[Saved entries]
:::
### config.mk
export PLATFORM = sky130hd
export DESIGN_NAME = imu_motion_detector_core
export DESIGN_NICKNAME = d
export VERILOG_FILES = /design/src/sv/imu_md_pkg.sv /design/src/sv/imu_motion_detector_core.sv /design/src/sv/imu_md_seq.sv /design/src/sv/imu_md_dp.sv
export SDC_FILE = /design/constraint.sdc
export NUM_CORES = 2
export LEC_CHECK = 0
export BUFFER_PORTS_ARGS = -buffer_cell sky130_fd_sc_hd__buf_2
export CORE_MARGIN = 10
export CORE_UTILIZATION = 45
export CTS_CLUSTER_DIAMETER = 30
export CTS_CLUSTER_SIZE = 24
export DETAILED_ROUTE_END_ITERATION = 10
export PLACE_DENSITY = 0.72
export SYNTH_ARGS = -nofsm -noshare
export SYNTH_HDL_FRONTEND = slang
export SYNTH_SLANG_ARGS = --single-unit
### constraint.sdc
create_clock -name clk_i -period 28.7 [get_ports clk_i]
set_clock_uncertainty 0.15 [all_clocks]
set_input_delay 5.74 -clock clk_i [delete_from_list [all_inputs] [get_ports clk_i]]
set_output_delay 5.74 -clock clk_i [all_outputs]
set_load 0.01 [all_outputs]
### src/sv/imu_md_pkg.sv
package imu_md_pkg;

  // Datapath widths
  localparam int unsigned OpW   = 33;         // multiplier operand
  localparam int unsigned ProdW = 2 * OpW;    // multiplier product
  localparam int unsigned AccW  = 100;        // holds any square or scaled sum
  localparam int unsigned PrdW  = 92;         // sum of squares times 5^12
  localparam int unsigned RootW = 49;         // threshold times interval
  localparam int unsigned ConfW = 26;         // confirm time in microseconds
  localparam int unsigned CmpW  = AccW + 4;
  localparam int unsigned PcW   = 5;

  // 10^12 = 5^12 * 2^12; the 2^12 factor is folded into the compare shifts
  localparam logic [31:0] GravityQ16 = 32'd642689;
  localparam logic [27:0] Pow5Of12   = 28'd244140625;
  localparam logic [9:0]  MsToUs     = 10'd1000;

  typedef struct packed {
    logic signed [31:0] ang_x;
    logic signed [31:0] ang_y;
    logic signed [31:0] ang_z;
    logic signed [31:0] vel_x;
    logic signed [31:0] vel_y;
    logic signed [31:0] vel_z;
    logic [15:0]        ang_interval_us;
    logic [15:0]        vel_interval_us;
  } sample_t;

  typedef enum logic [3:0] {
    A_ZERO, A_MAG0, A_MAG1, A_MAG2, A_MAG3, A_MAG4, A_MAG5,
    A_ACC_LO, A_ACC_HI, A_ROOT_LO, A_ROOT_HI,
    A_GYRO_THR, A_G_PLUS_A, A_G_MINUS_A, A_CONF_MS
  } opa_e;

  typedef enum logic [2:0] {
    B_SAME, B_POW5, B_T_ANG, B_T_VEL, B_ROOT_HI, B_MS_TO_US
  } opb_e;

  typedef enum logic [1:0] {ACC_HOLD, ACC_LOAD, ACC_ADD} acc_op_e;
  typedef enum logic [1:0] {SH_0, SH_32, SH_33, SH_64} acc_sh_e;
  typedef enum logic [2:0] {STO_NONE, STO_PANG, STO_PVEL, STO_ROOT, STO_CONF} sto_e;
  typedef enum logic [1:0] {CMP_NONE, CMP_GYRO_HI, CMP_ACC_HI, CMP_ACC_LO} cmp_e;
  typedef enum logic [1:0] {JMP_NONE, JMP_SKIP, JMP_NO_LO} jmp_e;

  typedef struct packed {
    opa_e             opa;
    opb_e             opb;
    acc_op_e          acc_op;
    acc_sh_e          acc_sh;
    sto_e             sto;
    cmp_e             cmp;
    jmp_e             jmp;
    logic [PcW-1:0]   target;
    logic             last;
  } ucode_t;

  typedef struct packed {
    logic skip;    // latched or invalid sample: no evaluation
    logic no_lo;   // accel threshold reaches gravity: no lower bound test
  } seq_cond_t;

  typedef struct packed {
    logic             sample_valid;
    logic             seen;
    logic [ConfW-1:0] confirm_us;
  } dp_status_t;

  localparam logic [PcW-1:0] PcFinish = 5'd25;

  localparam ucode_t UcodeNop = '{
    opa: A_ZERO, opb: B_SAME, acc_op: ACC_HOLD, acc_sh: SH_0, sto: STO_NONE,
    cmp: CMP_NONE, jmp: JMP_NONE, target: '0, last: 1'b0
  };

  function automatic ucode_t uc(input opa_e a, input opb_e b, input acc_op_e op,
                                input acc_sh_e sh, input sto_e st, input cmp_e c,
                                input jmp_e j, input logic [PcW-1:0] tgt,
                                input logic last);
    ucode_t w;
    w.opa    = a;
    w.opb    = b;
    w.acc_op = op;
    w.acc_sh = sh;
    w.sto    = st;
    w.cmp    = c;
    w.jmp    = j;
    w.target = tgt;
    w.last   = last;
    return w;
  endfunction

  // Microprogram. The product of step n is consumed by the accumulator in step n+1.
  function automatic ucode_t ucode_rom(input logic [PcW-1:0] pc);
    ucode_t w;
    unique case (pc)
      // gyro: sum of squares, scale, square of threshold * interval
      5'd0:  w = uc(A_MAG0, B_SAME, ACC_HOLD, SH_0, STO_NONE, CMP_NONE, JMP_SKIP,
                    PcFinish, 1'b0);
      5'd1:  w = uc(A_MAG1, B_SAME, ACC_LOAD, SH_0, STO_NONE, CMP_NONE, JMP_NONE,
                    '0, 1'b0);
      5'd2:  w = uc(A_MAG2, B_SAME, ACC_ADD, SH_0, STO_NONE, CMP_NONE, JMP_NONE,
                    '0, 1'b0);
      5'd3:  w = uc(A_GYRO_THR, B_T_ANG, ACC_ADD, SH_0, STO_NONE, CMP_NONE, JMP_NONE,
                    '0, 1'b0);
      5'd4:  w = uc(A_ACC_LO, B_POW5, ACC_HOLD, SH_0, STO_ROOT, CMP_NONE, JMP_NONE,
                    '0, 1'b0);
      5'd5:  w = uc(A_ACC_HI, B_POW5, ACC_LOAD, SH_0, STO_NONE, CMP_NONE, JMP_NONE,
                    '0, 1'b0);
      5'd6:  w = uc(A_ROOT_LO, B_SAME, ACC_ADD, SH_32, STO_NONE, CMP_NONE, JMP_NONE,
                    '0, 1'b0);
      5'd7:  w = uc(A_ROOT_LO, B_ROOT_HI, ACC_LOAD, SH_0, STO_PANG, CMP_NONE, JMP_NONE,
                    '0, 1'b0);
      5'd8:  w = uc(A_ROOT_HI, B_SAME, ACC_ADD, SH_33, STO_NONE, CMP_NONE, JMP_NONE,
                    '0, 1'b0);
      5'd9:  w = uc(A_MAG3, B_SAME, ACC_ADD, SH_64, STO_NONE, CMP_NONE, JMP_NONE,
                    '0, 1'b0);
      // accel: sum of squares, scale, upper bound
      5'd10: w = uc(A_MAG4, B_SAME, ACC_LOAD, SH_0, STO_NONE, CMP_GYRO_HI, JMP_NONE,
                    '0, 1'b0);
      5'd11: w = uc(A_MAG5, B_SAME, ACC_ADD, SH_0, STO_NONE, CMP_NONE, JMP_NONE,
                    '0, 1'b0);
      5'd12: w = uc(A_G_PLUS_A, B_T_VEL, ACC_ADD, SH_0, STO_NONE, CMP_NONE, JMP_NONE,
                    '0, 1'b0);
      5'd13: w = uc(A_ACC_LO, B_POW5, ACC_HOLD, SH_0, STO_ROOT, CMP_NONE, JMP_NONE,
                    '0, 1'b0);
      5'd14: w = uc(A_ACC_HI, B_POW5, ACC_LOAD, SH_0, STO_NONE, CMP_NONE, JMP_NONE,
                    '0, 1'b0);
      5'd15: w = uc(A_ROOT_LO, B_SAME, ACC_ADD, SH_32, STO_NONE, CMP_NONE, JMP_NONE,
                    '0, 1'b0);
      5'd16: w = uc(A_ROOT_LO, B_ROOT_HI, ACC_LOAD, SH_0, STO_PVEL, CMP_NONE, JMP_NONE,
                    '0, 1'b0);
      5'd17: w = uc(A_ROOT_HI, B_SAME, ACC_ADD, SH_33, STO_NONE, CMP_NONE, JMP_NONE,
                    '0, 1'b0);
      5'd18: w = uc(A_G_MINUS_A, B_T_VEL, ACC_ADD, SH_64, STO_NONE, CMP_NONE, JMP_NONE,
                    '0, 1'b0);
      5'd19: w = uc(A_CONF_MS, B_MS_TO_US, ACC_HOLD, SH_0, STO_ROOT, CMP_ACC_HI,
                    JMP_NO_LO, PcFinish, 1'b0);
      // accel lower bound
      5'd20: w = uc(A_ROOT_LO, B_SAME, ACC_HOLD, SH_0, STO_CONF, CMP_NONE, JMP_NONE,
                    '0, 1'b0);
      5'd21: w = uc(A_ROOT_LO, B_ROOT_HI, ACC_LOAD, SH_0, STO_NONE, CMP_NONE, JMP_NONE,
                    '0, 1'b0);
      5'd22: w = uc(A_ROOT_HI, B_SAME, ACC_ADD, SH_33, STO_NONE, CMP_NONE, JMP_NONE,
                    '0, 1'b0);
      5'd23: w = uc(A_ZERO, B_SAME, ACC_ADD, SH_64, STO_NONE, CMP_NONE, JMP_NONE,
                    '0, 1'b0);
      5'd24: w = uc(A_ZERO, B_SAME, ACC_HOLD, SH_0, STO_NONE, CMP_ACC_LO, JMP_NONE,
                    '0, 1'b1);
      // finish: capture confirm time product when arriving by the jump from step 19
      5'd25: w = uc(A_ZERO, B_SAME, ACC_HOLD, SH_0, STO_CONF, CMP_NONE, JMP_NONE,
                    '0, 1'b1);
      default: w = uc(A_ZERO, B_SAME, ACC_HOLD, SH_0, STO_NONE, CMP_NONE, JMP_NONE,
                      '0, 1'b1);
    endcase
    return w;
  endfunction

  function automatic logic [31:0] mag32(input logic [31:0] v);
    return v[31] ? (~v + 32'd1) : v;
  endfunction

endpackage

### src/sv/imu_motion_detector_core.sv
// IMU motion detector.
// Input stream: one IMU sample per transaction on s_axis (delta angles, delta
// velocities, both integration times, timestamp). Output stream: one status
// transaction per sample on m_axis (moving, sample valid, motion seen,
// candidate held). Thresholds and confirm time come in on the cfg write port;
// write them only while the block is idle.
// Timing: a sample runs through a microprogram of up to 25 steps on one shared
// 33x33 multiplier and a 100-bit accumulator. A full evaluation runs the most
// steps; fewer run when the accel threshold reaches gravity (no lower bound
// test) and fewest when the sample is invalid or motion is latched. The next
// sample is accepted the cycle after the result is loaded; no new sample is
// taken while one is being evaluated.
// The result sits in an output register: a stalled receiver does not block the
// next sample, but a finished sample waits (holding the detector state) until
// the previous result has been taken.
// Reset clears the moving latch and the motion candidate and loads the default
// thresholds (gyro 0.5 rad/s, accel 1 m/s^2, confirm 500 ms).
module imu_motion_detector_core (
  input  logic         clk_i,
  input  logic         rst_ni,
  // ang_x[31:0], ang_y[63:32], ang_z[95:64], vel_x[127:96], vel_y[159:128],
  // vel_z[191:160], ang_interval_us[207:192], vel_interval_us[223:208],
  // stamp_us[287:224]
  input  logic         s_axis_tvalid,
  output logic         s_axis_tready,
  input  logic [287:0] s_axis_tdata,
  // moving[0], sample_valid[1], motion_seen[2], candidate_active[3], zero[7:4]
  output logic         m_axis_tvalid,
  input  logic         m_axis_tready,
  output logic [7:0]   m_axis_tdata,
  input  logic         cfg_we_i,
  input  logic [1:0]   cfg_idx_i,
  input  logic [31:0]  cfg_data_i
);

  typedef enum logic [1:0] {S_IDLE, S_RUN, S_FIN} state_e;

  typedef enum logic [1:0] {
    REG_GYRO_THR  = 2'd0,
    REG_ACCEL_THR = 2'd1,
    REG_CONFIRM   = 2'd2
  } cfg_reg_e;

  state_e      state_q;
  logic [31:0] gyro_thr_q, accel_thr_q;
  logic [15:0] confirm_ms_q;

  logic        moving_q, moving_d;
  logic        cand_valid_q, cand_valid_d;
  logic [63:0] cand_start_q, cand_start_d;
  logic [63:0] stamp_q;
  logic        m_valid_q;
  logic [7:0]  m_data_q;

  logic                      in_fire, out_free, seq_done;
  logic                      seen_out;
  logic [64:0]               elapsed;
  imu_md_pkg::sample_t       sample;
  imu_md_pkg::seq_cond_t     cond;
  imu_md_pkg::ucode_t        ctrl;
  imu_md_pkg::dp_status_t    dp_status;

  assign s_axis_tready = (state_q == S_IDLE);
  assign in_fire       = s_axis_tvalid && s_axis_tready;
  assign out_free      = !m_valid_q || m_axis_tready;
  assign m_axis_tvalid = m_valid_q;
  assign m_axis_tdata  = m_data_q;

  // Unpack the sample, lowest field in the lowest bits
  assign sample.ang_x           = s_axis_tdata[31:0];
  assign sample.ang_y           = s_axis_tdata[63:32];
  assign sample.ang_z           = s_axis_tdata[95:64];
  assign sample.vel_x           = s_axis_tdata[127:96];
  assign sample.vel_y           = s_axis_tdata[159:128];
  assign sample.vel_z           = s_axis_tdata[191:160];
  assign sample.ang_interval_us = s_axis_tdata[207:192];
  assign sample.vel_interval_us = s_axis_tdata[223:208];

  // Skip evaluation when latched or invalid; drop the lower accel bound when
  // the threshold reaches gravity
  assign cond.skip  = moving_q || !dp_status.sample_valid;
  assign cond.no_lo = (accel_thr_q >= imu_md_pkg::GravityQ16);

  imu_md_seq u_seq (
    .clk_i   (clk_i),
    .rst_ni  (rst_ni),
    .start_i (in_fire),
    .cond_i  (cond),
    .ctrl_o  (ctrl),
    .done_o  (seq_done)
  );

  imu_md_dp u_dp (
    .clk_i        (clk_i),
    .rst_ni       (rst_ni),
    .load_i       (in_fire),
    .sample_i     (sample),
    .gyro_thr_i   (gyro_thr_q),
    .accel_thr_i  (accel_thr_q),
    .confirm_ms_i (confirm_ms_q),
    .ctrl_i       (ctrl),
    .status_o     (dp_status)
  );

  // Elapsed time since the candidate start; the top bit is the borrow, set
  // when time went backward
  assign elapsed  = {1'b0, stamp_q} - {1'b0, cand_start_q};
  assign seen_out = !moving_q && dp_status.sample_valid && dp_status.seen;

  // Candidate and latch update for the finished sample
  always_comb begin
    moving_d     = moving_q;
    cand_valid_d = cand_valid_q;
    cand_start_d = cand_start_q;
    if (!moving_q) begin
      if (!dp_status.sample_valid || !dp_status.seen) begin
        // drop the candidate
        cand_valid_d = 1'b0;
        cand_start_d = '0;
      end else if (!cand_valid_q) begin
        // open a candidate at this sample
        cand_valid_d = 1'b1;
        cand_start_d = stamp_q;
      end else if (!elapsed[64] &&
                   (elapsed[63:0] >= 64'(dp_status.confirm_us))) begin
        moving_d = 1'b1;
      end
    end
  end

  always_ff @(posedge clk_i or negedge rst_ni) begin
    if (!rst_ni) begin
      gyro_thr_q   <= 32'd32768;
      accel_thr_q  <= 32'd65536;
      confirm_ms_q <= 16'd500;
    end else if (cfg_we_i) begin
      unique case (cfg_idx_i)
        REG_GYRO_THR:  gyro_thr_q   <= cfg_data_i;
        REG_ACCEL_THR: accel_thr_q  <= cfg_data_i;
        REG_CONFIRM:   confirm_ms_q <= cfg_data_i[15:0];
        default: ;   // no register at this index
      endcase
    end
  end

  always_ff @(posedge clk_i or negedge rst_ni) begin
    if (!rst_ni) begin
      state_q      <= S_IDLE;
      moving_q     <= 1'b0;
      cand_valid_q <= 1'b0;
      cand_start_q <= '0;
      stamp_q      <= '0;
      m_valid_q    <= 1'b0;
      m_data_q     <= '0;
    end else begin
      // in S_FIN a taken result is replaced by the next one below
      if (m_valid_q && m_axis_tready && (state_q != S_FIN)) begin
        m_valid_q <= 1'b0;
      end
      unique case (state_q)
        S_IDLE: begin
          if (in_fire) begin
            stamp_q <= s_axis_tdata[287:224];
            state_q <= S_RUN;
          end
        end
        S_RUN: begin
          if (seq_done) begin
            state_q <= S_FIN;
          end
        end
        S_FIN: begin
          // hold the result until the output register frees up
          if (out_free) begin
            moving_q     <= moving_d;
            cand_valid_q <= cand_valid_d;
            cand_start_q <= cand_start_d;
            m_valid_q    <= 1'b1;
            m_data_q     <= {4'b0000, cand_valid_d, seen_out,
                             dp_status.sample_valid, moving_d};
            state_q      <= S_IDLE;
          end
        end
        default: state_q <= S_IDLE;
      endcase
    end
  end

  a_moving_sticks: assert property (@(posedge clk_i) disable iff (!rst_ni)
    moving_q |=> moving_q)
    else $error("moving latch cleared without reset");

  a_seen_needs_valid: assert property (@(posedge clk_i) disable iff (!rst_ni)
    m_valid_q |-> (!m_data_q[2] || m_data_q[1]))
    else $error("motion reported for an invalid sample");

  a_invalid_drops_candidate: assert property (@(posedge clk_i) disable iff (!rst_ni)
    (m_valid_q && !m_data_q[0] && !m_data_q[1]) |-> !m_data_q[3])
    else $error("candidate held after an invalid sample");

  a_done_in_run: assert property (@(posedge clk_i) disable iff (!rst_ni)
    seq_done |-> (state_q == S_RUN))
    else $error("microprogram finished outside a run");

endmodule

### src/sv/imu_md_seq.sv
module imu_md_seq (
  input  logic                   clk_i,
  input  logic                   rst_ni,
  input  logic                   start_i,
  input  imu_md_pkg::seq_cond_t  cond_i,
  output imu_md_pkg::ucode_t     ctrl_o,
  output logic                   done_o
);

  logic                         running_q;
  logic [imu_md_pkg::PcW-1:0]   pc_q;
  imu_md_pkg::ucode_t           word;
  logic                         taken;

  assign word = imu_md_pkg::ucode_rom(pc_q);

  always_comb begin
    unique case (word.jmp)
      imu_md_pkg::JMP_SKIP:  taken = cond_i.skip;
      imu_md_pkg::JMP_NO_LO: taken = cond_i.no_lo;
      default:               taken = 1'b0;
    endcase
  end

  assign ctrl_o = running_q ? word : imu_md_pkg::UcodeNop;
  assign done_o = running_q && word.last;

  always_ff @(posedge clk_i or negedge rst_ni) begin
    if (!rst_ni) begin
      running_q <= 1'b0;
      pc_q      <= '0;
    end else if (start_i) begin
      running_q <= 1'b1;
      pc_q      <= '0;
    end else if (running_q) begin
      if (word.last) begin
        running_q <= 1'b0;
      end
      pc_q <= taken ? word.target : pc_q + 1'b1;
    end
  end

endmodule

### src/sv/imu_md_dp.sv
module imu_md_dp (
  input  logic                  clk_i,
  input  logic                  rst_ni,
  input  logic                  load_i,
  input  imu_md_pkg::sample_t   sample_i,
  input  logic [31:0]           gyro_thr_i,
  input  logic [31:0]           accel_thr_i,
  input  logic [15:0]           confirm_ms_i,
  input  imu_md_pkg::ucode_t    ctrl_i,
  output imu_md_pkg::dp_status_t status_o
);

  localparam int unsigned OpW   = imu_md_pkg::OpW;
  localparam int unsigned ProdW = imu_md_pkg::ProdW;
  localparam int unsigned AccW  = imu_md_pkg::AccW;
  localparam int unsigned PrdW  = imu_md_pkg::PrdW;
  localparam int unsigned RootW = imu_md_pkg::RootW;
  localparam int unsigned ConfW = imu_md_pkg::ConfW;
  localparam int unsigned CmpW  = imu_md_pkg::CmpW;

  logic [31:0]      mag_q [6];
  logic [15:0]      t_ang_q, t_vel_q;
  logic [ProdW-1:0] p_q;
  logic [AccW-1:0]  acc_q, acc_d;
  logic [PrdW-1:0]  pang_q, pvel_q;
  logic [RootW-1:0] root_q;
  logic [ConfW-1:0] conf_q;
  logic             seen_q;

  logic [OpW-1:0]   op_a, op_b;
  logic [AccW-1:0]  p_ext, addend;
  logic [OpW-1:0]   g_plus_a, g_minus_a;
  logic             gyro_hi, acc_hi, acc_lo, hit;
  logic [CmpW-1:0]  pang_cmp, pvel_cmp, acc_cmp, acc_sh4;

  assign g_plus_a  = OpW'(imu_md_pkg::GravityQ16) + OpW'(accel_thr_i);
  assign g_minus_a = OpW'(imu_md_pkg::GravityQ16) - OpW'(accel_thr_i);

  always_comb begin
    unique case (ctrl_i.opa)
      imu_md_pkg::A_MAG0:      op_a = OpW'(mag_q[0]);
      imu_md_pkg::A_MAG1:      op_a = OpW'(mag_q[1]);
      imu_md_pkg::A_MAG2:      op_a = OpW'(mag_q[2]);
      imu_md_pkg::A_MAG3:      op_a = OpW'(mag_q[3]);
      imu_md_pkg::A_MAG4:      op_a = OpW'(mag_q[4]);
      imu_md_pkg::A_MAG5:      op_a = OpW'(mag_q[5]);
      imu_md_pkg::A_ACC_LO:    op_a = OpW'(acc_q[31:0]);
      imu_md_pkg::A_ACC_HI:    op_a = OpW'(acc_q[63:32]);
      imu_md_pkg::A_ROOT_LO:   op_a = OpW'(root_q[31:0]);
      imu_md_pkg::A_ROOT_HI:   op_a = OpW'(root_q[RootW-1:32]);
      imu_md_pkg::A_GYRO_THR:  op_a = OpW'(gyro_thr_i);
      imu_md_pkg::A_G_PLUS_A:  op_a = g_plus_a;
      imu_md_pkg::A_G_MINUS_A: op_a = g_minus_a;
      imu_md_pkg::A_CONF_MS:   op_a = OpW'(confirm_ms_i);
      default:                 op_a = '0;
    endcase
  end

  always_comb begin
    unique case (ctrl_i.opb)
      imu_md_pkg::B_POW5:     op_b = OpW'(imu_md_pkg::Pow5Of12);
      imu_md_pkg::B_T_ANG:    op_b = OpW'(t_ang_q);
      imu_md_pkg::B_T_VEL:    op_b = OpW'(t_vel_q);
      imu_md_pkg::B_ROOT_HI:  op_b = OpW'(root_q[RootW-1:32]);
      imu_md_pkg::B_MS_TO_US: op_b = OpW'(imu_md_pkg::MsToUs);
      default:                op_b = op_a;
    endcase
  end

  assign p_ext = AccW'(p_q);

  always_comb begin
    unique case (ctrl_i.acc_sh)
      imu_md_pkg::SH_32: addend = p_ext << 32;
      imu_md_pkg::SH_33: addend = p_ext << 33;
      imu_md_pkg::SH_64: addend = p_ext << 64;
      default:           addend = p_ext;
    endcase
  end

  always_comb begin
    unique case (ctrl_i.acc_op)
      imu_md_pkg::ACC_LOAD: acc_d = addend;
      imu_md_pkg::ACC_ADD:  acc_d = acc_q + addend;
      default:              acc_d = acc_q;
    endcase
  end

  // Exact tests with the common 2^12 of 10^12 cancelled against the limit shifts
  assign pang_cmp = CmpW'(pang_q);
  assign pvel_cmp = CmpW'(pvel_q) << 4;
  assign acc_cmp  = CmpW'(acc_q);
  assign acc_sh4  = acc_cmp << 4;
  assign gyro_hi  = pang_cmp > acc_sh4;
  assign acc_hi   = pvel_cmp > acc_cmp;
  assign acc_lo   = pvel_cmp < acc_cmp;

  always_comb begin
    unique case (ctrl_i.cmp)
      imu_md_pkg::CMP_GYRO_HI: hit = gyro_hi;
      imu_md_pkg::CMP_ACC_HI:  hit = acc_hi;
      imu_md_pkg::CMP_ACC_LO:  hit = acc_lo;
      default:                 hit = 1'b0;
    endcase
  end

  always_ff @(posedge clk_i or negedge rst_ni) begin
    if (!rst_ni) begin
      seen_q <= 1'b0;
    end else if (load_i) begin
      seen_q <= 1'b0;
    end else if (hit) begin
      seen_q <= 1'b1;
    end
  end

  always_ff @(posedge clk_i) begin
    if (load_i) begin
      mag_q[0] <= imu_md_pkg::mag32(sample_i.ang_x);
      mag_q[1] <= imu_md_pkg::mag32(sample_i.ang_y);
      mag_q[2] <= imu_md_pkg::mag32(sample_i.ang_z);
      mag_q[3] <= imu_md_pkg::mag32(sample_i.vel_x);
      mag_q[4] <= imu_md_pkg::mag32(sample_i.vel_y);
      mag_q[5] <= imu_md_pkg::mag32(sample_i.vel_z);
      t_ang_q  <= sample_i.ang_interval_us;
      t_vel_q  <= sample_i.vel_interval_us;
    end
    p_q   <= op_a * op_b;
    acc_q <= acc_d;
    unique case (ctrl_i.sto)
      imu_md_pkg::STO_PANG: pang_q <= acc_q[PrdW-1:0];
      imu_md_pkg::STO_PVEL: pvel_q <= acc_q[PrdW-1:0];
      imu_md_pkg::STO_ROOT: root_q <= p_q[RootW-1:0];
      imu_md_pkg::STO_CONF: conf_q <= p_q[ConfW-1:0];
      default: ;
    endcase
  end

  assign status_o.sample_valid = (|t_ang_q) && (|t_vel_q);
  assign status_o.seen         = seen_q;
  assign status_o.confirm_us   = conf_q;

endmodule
:::
[Try it]
State the number of lines in the data above containing the string "ProdW" and nothing more.

[Task result]
3